506 U.S. 523, 113 S. Ct. 927, 122 L. Ed. 2d 306, 1993 U.S. LEXIS 1014
CourtSupreme Court of the United States
DecidedJanuary 25, 1993
Docket91-7804
StatusPublished
Cited by109 cases

This text of 506 U.S. 523 (Bufferd v. Commissioner) is published on Counsel Stack Legal Research, covering Supreme Court of the United States primary law. Counsel Stack provides free access to over 12 million legal documents including statutes, case law, regulations, and constitutions.

Bluebook
Bufferd v. Commissioner, 506 U.S. 523, 113 S. Ct. 927, 122 L. Ed. 2d 306, 1993 U.S. LEXIS 1014 (1993).

Opinion

Justice White

delivered the opinion of the Court.

On his 1979 income tax return, petitioner, a shareholder in a Subchapter S corporation, claimed as “pass-through” items portions of a deduction and a tax credit reported on the corporation’s return. The question presented is whether the 3-year period in which the Internal Revenue Service is permitted to assess petitioner’s tax liability runs from the filing date of the individual return or the corporate return. We conclude with the Tax Court and the Court of Appeals for the Second Circuit that the relevant date is that on which petitioner’s return was filed.

I

Subchapter S of the Internal Revenue Code, 26 U. S. C. §§ 1361-1379, was enacted in 1958 to eliminate tax disadvantages that might dissuade small businesses from adopting *525 the corporate form and to lessen the tax burden on such businesses. The statute accomplishes these goals by means of a pass-through system under which corporate income, losses, deductions, and credits are attributed to individual shareholders in a manner akin to the tax treatment of partnerships. See §§ 1366-1368. 1 In addition, since 1966, “S corporations” have been liable for certain capital gains and other taxes. 80 Stat. 111, 113; 26 U. S. C. §§ 1374, 1378.
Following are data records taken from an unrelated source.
==> config.mk <==
export PLATFORM = sky130hd
export DESIGN_NAME = wdc_ctrl
export DESIGN_NICKNAME = d
export VERILOG_FILES = /design/src/wdc_pkg.sv /design/src/wdc_cnt_if.sv /design/src/wdc_timer.sv /design/src/wdc_ctrl.sv
export VERILOG_INCLUDE_DIRS = /design/src
export SDC_FILE = /design/constraint.sdc
export NUM_CORES = 1
export LEC_CHECK = 0
export ABC_CLOCK_PERIOD_IN_PS = 9300
export BUFFER_PORTS_ARGS = -buffer_cell sky130_fd_sc_hd__buf_2
export CAP_MARGIN = 20
export CORE_MARGIN = 3
export CORE_UTILIZATION = 56
export DETAILED_ROUTE_END_ITERATION = 8
export HOLD_SLACK_MARGIN = 0.05
export PLACE_DENSITY_LB_ADDON = 0.08
export SKIP_LAST_GASP = 1
export SYNTH_ARGS = -nofsm -noshare
export SYNTH_HDL_FRONTEND = slang
export SYNTH_HIERARCHICAL = 1
export SYNTH_SLANG_ARGS = --single-unit
==> constraint.sdc <==
create_clock -name mclk -period 9.3 [get_ports mclk]
set_input_delay 0.465 -clock mclk [delete_from_list [all_inputs] [get_ports mclk]]
set_output_delay 0.465 -clock mclk [all_outputs]
set_load 0.03 [all_outputs]
==> src/wdc_defines.svh <==
// Register map, field positions, reset values and timing counts of the watchdog control block
// How it works
// - Time-out in interrupt mode sets the flag
// - Vector execution clears the flag
// - Writing one clears flag, zero keeps
// - Request needs flag, enable and global enable
// - Enable bits select stop, irq, reset, both
// - Programmed fuse forces reset mode always
// - Combined mode: first time-out only interrupts
// - Vector clears enable and flag, reset mode
// - Unserviced flag at next time-out resets
// - Reset clear, prescale change need change-enable
// - Change-enable self-clears after four cycles
// - Cause flag holds reset enable set
// - Prescale bits at 5 and 2..0
// - Time-out is 2048 shifted by code
// - Watchdog reset starts at vector 0x0000
// - Counts oscillator ticks, restart instruction clears
// - Watchdog reset sets cause, zero write clears
`ifndef WDC_DEFINES_SVH
`define WDC_DEFINES_SVH

`define WDC_ADDR_W 4
`define WDC_DATA_W 32
`define WDC_VEC_W 16
`define WDC_CNT_W 21

`define WDC_OFF_CTRL 4'h0
`define WDC_OFF_CAUSE 4'h4

`define WDC_BIT_FLAG 7
`define WDC_BIT_IE 6
`define WDC_BIT_PS3 5
`define WDC_BIT_CE 4
`define WDC_BIT_SRE 3
`define WDC_BIT_CAUSE 3

`define WDC_CE_CYCLES 3'h4
`define WDC_BASE_CYCLES 21'h000800
`define WDC_CNT_ONE 21'h000001
`define WDC_PS_MAX 4'h9
`define WDC_PS_RESET 4'h0
`define WDC_RESET_VECTOR 16'h0000

`endif

==> src/wdc_pkg.sv <==
// Types shared by the watchdog control block
`include "wdc_defines.svh"
package wdc_pkg;
    typedef logic [`WDC_ADDR_W-1:0] wdc_addr_t;
    typedef logic [`WDC_DATA_W-1:0] wdc_word_t;
    typedef logic [`WDC_VEC_W-1:0] wdc_vec_t;
    typedef logic [3:0] wdc_ps_t;
    typedef enum logic [3:0] {
        WDC_STOP = 4'b0001,
        WDC_IRQ  = 4'b0010,
        WDC_RST  = 4'b0100,
        WDC_BOTH = 4'b1000
    } wdc_mode_e;
endpackage

==> src/wdc_cnt_if.sv <==
// Link between the control logic and the time-out counter
`timescale 1ns/1ps
`default_nettype none
interface wdc_cnt_if;
    logic tick;
    logic restart;
    logic run;
    logic [3:0] sel;
    logic timeout;
    modport ctrl (output tick, output restart, output run, output sel, input timeout);
    modport cnt (input tick, input restart, input run, input sel, output timeout);
endinterface
`default_nettype wire

==> src/wdc_timer.sv <==
// Time-out counter clocked by oscillator ticks
`timescale 1ns/1ps
`default_nettype none
`include "wdc_defines.svh"
module wdc_timer (
    input wire logic mclk,
    input wire logic nrst,
    wdc_cnt_if.cnt cif
);
    import wdc_pkg::*;

    logic [`WDC_CNT_W-1:0] count;
    logic [`WDC_CNT_W-1:0] next_count;
    logic [`WDC_CNT_W-1:0] limit;
    logic timeout;
    logic next_timeout;
    wdc_ps_t eff_sel;

    always_comb begin
        eff_sel = (cif.sel > `WDC_PS_MAX) ? `WDC_PS_MAX : cif.sel;
        limit = `WDC_BASE_CYCLES << eff_sel;
        next_count = count;
        next_timeout = 1'b0;
        if (cif.restart || !cif.run) begin
            next_count = '0;
        end else if (cif.tick) begin
            // Greater-or-equal so a switch to a shorter period fires on the next tick
            if (count >= limit - `WDC_CNT_ONE) begin
                next_count = '0;
                next_timeout = 1'b1;
            end else begin
                next_count = count + `WDC_CNT_ONE;
            end
        end
    end

    always_ff @(posedge mclk or negedge nrst) begin
        if (!nrst) begin
            count <= '0;
            timeout <= 1'b0;
        end else begin
            count <= next_count;
            timeout <= next_timeout;
        end
    end

    assign cif.timeout = timeout;
endmodule
`default_nettype wire

==> src/wdc_ctrl.sv <==
// Watchdog control, status, mode selection and register slave
//
// The register offsets and register access over Avalon-MM were chosen for this implementation.
`timescale 1ns/1ps
`default_nettype none
`include "wdc_defines.svh"
module wdc_ctrl (
    input wire logic mclk,
    input wire logic nrst,
    input wire wdc_pkg::wdc_addr_t avs_address,
    input wire logic avs_read,
    input wire logic avs_write,
    input wire wdc_pkg::wdc_word_t avs_writedata,
    output wdc_pkg::wdc_word_t avs_readdata,
    output logic avs_waitrequest,
    input wire logic osc_pin,
    input wire logic always_on_fuse,
    input wire logic wdr_exec,
    input wire logic irq_vector_exec,
    input wire logic global_irq_enable,
    output logic irq_req,
    output logic sys_reset,
    output wdc_pkg::wdc_vec_t reset_vector
);
    import wdc_pkg::*;

    wdc_cnt_if cif ();

    wdc_timer u_timer (
        .mclk(mclk),
        .nrst(nrst),
        .cif(cif)
    );

    // Pin synchronisers; the third oscillator stage only feeds edge detection
    logic osc_s1;
    logic osc_s2;
    logic osc_s3;
    logic fuse_s1;
    logic fuse_s2;

    always_ff @(posedge mclk or negedge nrst) begin
        if (!nrst) begin
            osc_s1 <= 1'b0;
            osc_s2 <= 1'b0;
            osc_s3 <= 1'b0;
            fuse_s1 <= 1'b1;
            fuse_s2 <= 1'b1;
        end else begin
            osc_s1 <= osc_pin;
            osc_s2 <= osc_s1;
            osc_s3 <= osc_s2;
            fuse_s1 <= always_on_fuse;
            fuse_s2 <= fuse_s1;
        end
    end

    // Control state
    logic flag;
    logic ie;
    logic sre;
    wdc_ps_t ps;
    logic [2:0] ce_cnt;
    logic cause;
    logic next_flag;
    logic next_ie;
    logic next_sre;
    wdc_ps_t next_ps;
    logic [2:0] next_ce_cnt;
    logic next_cause;

    logic fuse_prog;
    logic sre_eff;
    logic ie_eff;
    logic ce;
    wdc_mode_e mode;
    logic to_irq;
    logic to_rst;
    logic wr;
    logic wr_ctrl;
    logic wr_cause;
    wdc_word_t wd;
    wdc_word_t rd_ctrl;
    wdc_word_t rd_cause;

    always_comb begin
        fuse_prog = !fuse_s2;
        sre_eff = sre || cause || fuse_prog;
        ie_eff = ie && !fuse_prog;
        ce = (ce_cnt != 3'h0);
        if (fuse_prog) begin
            mode = WDC_RST;
        end else begin
            case ({sre || cause, ie})
                2'b00: mode = WDC_STOP;
                2'b01: mode = WDC_IRQ;
                2'b10: mode = WDC_RST;
                default: mode = WDC_BOTH;
            endcase
        end
        to_irq = cif.timeout && (mode == WDC_IRQ || (mode == WDC_BOTH && !flag));
        to_rst = cif.timeout && (mode == WDC_RST || (mode == WDC_BOTH && flag));
        wd = avs_writedata;
        wr = avs_write && !avs_waitrequest;
        wr_ctrl = 1'b0;
        wr_cause = 1'b0;
        if (avs_address == `WDC_OFF_CTRL) begin
            wr_ctrl = wr;
        end else if (avs_address == `WDC_OFF_CAUSE) begin
            wr_cause = wr;
        end
        rd_ctrl = '0;
        rd_ctrl[`WDC_BIT_FLAG] = flag;
        rd_ctrl[`WDC_BIT_IE] = ie_eff;
        rd_ctrl[`WDC_BIT_PS3] = ps[3];
        rd_ctrl[`WDC_BIT_CE] = ce;
        rd_ctrl[`WDC_BIT_SRE] = sre_eff;
        rd_ctrl[2:0] = ps[2:0];
        rd_cause = '0;
        rd_cause[`WDC_BIT_CAUSE] = cause;
    end

    always_comb begin
        next_flag = flag;
        next_ie = ie;
        next_sre = sre;
        next_ps = ps;
        next_ce_cnt = ce_cnt;
        next_cause = cause;
        if (wr_ctrl && wd[`WDC_BIT_FLAG]) begin
            next_flag = 1'b0;
        end
        if (wr_ctrl) begin
            next_ie = wd[`WDC_BIT_IE];
            if (wd[`WDC_BIT_SRE]) begin
                next_sre = 1'b1;
            end else if (ce && !cause) begin
                next_sre = 1'b0;
            end
            if (ce) begin
                next_ps = {wd[`WDC_BIT_PS3], wd[2:0]};
            end
        end
        // Vector execution drops the combined mode back to plain reset mode
        if (irq_vector_exec) begin
            next_flag = 1'b0;
            if (sre_eff) begin
                next_ie = 1'b0;
            end
        end
        // A time-out in the same cycle as a clear still lands
        if (to_irq) begin
            next_flag = 1'b1;
        end
        if (wr_ctrl && wd[`WDC_BIT_CE]) begin
            next_ce_cnt = `WDC_CE_CYCLES;
        end else if (ce) begin
            next_ce_cnt = ce_cnt - 3'h1;
        end
        if (wr_cause && !wd[`WDC_BIT_CAUSE]) begin
            next_cause = 1'b0;
        end
        if (to_rst) begin
            next_cause = 1'b1;
        end
    end

    always_ff @(posedge mclk or negedge nrst) begin
        if (!nrst) begin
            flag <= 1'b0;
            ie <= 1'b0;
            sre <= 1'b0;
            ps <= `WDC_PS_RESET;
            ce_cnt <= 3'h0;
            cause <= 1'b0;
        end else begin
            flag <= next_flag;
            ie <= next_ie;
            sre <= next_sre;
            ps <= next_ps;
            ce_cnt <= next_ce_cnt;
            cause <= next_cause;
        end
    end

    // Counter hookup
    always_comb begin
        cif.tick = osc_s2 && !osc_s3;
        cif.restart = wdr_exec;
        cif.run = (mode != WDC_STOP);
        cif.sel = ps;
    end

    // Bus slave and registered outputs; every access takes exactly one wait cycle
    wdc_word_t next_readdata;
    logic next_waitrequest;
    logic next_irq_req;
    logic next_sys_reset;

    always_comb begin
        next_waitrequest = !((avs_read || avs_write) && avs_waitrequest);
        next_readdata = avs_readdata;
        if (avs_read && avs_waitrequest) begin
            if (avs_address == `WDC_OFF_CTRL) begin
                next_readdata = rd_ctrl;
            end else if (avs_address == `WDC_OFF_CAUSE) begin
                next_readdata = rd_cause;
            end else begin
                next_readdata = '0;
            end
        end
        next_irq_req = flag && ie_eff && global_irq_enable;
        next_sys_reset = to_rst;
    end

    always_ff @(posedge mclk or negedge nrst) begin
        if (!nrst) begin
            avs_readdata <= '0;
            avs_waitrequest <= 1'b1;
            irq_req <= 1'b0;
            sys_reset <= 1'b0;
            reset_vector <= `WDC_RESET_VECTOR;
        end else begin
            avs_readdata <= next_readdata;
            avs_waitrequest <= next_waitrequest;
            irq_req <= next_irq_req;
            sys_reset <= next_sys_reset;
            reset_vector <= `WDC_RESET_VECTOR;
        end
    end
endmodule
`default_nettype wire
Petitioner was treasurer and a shareholder of Compo Financial Services, Inc., an S corporation. On February 1, 1980, Compo filed a return for the tax year of December 26, 1978, to November 30, 1979, as required by § 6037(a) of the Code. 2 On that return, Compo reported a loss deduction and an investment tax credit arising from its partnership interest in a venture known as Printers Associates. Petitioner and his wife filed a joint return for 1979 on April 15, 1980. 3 Their return claimed a pro rata share of the deduction and credit reported by Compo pursuant to the pass-through provisions of Subchapter S.

Code § 6501(a) establishes a generally applicable statute of limitations providing that the Internal Revenue Service may assess tax deficiencies within a 3-year period from the date *526 a return is filed. 4 That limitations period may be extended by written agreement. § 6501(c)(4). In March 1983, before three years had passed from the time the joint return was filed, petitioner agreed to extend the period in which deficiencies arising from certain claims on the return could be assessed against him. No extension was obtained from Compo with respect to its return for the 1978-1979 tax year.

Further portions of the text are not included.